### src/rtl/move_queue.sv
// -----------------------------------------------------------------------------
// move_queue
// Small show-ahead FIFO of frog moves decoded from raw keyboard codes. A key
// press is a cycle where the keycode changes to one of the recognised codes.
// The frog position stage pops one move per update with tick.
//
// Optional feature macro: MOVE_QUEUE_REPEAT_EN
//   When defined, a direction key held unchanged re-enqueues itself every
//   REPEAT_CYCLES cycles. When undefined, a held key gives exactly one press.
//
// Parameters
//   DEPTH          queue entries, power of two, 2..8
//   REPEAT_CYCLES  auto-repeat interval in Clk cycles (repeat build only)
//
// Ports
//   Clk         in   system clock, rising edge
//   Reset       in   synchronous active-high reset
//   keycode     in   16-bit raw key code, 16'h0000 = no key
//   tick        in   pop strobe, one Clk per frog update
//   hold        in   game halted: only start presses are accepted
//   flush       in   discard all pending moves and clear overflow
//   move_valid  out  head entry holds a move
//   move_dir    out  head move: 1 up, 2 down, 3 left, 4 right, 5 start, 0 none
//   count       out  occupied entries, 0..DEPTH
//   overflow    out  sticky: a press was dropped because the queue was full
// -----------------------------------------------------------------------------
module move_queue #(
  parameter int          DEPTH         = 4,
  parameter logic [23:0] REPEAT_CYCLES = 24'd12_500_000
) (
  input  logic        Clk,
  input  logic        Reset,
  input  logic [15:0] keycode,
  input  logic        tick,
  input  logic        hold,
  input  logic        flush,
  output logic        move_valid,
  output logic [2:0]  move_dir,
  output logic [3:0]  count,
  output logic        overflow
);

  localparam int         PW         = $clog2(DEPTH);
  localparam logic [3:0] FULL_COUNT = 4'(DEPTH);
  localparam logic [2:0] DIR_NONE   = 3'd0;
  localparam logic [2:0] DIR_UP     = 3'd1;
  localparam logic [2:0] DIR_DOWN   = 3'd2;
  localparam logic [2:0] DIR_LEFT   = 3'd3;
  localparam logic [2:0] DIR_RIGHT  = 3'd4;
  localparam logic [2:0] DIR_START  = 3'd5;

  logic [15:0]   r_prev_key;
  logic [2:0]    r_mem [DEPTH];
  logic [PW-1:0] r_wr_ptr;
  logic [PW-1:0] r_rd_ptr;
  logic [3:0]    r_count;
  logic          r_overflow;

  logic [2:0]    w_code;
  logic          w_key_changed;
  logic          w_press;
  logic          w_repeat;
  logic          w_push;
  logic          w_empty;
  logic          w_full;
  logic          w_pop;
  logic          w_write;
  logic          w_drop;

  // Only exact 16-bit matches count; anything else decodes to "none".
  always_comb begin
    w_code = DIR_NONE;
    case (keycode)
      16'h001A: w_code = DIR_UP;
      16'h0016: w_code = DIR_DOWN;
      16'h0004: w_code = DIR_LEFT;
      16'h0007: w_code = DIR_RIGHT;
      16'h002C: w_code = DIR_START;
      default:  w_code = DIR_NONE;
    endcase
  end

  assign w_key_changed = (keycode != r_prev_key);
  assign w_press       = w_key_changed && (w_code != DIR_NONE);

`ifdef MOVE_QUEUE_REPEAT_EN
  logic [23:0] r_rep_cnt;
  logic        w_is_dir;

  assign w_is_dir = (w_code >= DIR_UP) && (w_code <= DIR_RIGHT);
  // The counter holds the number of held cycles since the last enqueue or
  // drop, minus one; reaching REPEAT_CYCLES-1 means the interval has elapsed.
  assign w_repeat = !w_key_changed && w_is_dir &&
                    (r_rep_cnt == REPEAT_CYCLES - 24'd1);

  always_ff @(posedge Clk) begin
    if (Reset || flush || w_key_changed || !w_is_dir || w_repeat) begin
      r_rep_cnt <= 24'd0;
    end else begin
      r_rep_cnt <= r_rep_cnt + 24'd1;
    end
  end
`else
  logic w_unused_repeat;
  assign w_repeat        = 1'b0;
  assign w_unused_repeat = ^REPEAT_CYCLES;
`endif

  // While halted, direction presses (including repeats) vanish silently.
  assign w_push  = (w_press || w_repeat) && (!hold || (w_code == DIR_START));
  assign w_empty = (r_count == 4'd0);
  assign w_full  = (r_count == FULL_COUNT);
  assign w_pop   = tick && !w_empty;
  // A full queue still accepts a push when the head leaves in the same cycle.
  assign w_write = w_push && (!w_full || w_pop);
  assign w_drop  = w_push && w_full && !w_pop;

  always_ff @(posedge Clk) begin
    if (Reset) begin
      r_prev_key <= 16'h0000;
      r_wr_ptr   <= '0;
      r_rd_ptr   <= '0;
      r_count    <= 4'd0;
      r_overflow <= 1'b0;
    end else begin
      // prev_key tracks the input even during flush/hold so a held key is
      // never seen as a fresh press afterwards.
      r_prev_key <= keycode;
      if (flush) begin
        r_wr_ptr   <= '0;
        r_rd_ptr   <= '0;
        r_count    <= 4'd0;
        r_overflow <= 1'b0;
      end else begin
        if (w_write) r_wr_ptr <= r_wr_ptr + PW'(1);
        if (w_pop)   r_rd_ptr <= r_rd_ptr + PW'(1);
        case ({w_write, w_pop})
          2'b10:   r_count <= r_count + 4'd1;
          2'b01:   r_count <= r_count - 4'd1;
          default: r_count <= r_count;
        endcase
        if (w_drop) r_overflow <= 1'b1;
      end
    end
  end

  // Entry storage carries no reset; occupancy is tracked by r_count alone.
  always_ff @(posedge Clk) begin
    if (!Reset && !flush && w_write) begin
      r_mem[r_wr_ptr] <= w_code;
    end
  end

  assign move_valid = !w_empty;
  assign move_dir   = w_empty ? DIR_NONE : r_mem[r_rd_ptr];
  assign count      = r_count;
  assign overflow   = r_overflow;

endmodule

::::::::::

■ Exercise objective ■
What lines in the entries contain "halted"? Report each one by copying it.

■ Solved problem ■
//   hold        in   game halted: only start presses are accepted
  // While halted, direction presses (including repeats) vanish silently.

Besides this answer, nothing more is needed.